Detectives found hundreds of loose pseudoephedrine pills, as well as boxes of newly
purchased pseudoephedrine. The evidence indicated that Kay had visited and
purchased pseudoephedrine from four different stores that same day. Detectives also
found a 12-gauge shotgun wrapped in a blanket together with an antique rifle during
the vehicle search.
Kay told the officers on the scene that he was a methamphetamine user, and that
he was "collecting pills," but that he was trying to stop using methamphetamine. He
also denied knowing about the 12-gauge shotgun.

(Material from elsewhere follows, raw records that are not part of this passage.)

===== config.mk =====
export PLATFORM = sky130hd
export DESIGN_NAME = regfile_dump_reader
export DESIGN_NICKNAME = d
export VERILOG_FILES = /design/src/rtl/regfile_dump_reader.sv
export SDC_FILE = /design/constraint.sdc
export NUM_CORES = 1
export LEC_CHECK = 0
export ABC_AREA = 1
export BUFFER_PORTS_ARGS = -buffer_cell sky130_fd_sc_hd__buf_2
export CAP_MARGIN = 10
export CORE_UTILIZATION = 50
export DETAILED_ROUTE_END_ITERATION = 10
export PLACE_DENSITY = 0.8
export SLEW_MARGIN = 20
export SYNTH_ARGS = -nofsm -noshare
export SYNTH_HDL_FRONTEND = slang
export SYNTH_SLANG_ARGS = --single-unit

===== constraint.sdc =====
create_clock -name CLK_I -period 1.8 [get_ports CLK_I]
set_input_delay 0.18 -clock CLK_I [delete_from_list [all_inputs] [get_ports CLK_I]]
set_output_delay 0.18 -clock CLK_I [all_outputs]
set_load 0.1 [all_outputs]
### config.mk
export PLATFORM = sky130hd
export DESIGN_NAME = dip_switch_debouncer
export DESIGN_NICKNAME = d
export VERILOG_FILES = /design/src/rtl/dip_switch_debouncer.sv
export SDC_FILE = /design/constraint.sdc
export NUM_CORES = 1
export LEC_CHECK = 0
export CORE_MARGIN = 3
export CORE_UTILIZATION = 54
export DETAILED_ROUTE_END_ITERATION = 7
export PLACE_DENSITY = 0.77
export REMOVE_ABC_BUFFERS = 1
export SLEW_MARGIN = 20
export SYNTH_ARGS = -nofsm -noshare
export SYNTH_HDL_FRONTEND = slang
export SYNTH_SLANG_ARGS = --single-unit
### constraint.sdc
create_clock -name clk -period 2.9 [get_ports clk]
set_input_delay 0.58 -clock clk [delete_from_list [all_inputs] [get_ports clk]]
set_output_delay 0.58 -clock clk [all_outputs]
set_load 0.005 [all_outputs]
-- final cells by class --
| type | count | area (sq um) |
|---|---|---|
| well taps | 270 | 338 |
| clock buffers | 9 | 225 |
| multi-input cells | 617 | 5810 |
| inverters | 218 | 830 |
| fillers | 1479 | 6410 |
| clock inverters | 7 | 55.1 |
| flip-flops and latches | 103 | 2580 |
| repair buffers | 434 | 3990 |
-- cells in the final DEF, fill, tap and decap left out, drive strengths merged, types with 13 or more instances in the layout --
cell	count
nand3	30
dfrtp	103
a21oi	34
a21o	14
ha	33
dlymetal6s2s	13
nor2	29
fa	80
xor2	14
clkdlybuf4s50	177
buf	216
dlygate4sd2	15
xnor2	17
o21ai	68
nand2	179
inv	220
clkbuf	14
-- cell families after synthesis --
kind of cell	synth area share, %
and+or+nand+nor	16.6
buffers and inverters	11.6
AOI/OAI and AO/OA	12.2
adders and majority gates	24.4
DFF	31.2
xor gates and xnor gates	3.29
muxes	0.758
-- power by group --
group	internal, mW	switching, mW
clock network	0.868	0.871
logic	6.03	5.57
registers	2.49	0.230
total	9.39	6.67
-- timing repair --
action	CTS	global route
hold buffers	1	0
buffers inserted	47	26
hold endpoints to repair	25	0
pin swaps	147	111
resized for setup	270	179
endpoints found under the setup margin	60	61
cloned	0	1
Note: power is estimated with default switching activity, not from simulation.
File: config.mk
export PLATFORM = sky130hd
export DESIGN_NAME = key_debounce_fsm
export DESIGN_NICKNAME = d
export VERILOG_FILES = /design/src/rtl/key_debounce_fsm.sv
export SDC_FILE = /design/constraint.sdc
export NUM_CORES = 1
export LEC_CHECK = 0
export BUFFER_PORTS_ARGS = -buffer_cell sky130_fd_sc_hd__buf_2
export CAP_MARGIN = 5
export CORE_AREA = 2 2 62 75
export DETAILED_ROUTE_END_ITERATION = 6
export DIE_AREA = 0 0 64 77
export GPL_TIMING_DRIVEN = 0
export PLACE_DENSITY_LB_ADDON = 0.15
export SLEW_MARGIN = 25
export SYNTH_ARGS = -nofsm -noshare
export SYNTH_HDL_FRONTEND = slang
export SYNTH_SLANG_ARGS = --single-unit
File: constraint.sdc
create_clock -name clk -period 2.05 [get_ports clk]
set_input_delay 0.41 -clock clk [delete_from_list [all_inputs] [get_ports clk]]
set_output_delay 0.41 -clock clk [all_outputs]
set_load 0.005 [all_outputs]
[src/rtl/xc_sha3_lane_seq_if.sv]
// Command and lane-beat handshake bundle of the lane sequencer.
// master = command issuer / beat consumer, slave = the sequencer itself.
interface xc_sha3_lane_seq_if;

    logic        cmd_valid;
    logic        cmd_ready;
    logic [2:0]  cmd_func;
    logic [1:0]  cmd_shamt;
    logic [31:0] cmd_base;
    logic        abort;
    logic        out_valid;
    logic        out_ready;
    logic [31:0] out_addr;
    logic [2:0]  out_x;
    logic [2:0]  out_y;
    logic        out_last;
    logic        busy;

    modport master (
        output cmd_valid, cmd_func, cmd_shamt, cmd_base, abort, out_ready,
        input  cmd_ready, out_valid, out_addr, out_x, out_y, out_last, busy
    );

    modport slave (
        input  cmd_valid, cmd_func, cmd_shamt, cmd_base, abort, out_ready,
        output cmd_ready, out_valid, out_addr, out_x, out_y, out_last, busy
    );

endinterface
--- config.mk ---
export PLATFORM = sky130hd
export DESIGN_NAME = pdu_dmem_arbiter_flat
export DESIGN_NICKNAME = d
export VERILOG_FILES = /design/src/rtl/pdu_dmem_arbiter_if.sv /design/src/rtl/pdu_dmem_arbiter.sv /design/src/flat_wrapper.sv
export SDC_FILE = /design/constraint.sdc
export NUM_CORES = 1
export LEC_CHECK = 0
export ABC_AREA = 1
export ABC_CLOCK_PERIOD_IN_PS = 2800
export CAP_MARGIN = 30
export CORE_MARGIN = 4
export CORE_UTILIZATION = 45
export CTS_CLUSTER_DIAMETER = 60
export DETAILED_ROUTE_END_ITERATION = 10
export PLACE_DENSITY = 0.94
export SETUP_SLACK_MARGIN = 0.4
export SLEW_MARGIN = 0
export SYNTH_ARGS = -nofsm -noshare
export SYNTH_HDL_FRONTEND = slang
export SYNTH_SLANG_ARGS = --single-unit
--- constraint.sdc ---
create_clock -name sys_clk -period 2.8 [get_ports sys_clk]
set_clock_uncertainty 0.15 [all_clocks]
set_input_delay 0.56 -clock sys_clk [delete_from_list [all_inputs] [get_ports sys_clk]]
set_output_delay 0.56 -clock sys_clk [all_outputs]
set_load 0.02 [all_outputs]
--- src/rtl/pdu_dmem_arbiter_if.sv ---
// Bus bundle between two requesting masters, the arbiter and a shared
// single-port data memory.
//   mN_req/we/addr/wdata : request from master N (held until mN_gnt)
//   mN_gnt / mN_rvalid   : one-cycle accept / completion pulses
//   mN_rdata             : read data (write data on a write), held
//   mem_addr/wdata/we    : memory command, mem_rdata : registered read data
//   busy                 : arbiter has a transaction in flight
// Modport slave is the arbiter side, master is the environment side.
interface pdu_dmem_arbiter_if #(
  parameter int DEPTH = 12
) ();
  logic             m0_req;
  logic             m0_we;
  logic [DEPTH-1:0] m0_addr;
  logic [31:0]      m0_wdata;
  logic             m0_gnt;
  logic             m0_rvalid;
  logic [31:0]      m0_rdata;

  logic             m1_req;
  logic             m1_we;
  logic [DEPTH-1:0] m1_addr;
  logic [31:0]      m1_wdata;
  logic             m1_gnt;
  logic             m1_rvalid;
  logic [31:0]      m1_rdata;

  logic [DEPTH-1:0] mem_addr;
  logic [31:0]      mem_wdata;
  logic             mem_we;
  logic [31:0]      mem_rdata;
  logic             busy;

  modport slave (
    input  m0_req, m0_we, m0_addr, m0_wdata,
    output m0_gnt, m0_rvalid, m0_rdata,
    input  m1_req, m1_we, m1_addr, m1_wdata,
    output m1_gnt, m1_rvalid, m1_rdata,
    output mem_addr, mem_wdata, mem_we,
    input  mem_rdata,
    output busy
  );

  modport master (
    output m0_req, m0_we, m0_addr, m0_wdata,
    input  m0_gnt, m0_rvalid, m0_rdata,
    output m1_req, m1_we, m1_addr, m1_wdata,
    input  m1_gnt, m1_rvalid, m1_rdata,
    input  mem_addr, mem_wdata, mem_we,
    output mem_rdata,
    input  busy
  );
endinterface
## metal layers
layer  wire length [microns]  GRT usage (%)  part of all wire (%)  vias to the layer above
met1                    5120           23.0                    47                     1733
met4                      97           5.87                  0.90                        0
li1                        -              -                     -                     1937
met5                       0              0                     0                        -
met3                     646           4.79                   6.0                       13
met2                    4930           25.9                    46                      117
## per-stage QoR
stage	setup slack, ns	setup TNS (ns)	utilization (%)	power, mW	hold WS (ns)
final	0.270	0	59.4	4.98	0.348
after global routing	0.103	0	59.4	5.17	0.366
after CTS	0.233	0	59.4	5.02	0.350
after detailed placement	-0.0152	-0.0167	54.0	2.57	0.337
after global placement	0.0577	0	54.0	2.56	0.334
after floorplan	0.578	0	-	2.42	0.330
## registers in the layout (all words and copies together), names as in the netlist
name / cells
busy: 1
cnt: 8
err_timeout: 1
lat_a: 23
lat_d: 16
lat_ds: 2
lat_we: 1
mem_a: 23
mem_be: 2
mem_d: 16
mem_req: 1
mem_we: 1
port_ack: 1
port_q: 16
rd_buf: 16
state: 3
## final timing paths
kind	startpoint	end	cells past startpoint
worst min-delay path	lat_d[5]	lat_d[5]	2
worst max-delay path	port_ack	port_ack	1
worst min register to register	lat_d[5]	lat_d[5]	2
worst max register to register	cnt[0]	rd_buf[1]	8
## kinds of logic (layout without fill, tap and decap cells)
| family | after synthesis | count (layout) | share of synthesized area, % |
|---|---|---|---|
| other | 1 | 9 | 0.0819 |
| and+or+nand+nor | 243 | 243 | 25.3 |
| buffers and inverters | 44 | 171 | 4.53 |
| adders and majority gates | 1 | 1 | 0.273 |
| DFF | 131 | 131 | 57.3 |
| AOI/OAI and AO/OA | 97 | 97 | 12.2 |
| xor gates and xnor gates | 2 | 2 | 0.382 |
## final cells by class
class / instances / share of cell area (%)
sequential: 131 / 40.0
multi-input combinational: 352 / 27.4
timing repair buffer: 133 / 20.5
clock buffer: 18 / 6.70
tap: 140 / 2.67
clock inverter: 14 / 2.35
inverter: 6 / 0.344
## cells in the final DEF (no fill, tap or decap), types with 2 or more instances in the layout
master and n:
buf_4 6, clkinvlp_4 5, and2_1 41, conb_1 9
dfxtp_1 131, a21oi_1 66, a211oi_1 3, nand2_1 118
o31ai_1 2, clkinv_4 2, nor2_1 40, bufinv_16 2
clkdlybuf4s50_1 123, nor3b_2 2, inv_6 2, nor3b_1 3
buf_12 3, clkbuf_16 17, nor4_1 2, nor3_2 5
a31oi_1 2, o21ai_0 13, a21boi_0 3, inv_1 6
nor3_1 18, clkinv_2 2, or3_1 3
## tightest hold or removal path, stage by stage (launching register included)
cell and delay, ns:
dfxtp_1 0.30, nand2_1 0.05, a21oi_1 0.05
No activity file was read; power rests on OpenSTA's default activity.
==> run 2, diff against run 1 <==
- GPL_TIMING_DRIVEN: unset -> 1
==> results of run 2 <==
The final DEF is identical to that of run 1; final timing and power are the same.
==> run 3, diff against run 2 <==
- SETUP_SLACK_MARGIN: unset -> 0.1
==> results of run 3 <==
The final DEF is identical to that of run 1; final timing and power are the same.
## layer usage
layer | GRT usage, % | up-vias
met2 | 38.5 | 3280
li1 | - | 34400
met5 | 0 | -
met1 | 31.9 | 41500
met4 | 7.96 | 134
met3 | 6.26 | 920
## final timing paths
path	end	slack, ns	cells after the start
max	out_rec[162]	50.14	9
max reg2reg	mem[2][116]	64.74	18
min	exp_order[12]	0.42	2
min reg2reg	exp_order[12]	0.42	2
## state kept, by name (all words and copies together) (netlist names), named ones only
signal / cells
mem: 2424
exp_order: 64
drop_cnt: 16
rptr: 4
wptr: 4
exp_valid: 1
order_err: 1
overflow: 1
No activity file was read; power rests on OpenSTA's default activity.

However, Kay admitted that he
knew about the antique rifle, and as previously noted, the two guns were wrapped
together. Further, there was 12-gauge ammunition lying in the front-seat passenger
area of the vehicle. After Kay's arrest, officers searched Kay's Potosi, Missouri, home.
They found more pseudoephedrine pills and boxes, as well as other
methamphetamine-making materials, such as anhydrous ammonia.
On appeal, Kay challenges the sufficiency of the evidence on both counts, and
also raises sentencing issues. We have no difficulty resolving the sufficiency question
in the government's favor. Viewing the evidence in the light most favorable to the
jury's verdict, United States v. Frauendorfer,
428 F.3d 1115, 1118 (8th Cir. 2005), we
have no doubt that a reasonable jury could have convicted Kay of both counts, based
on the evidence recounted in the previous paragraphs.
and then pay cash and leave.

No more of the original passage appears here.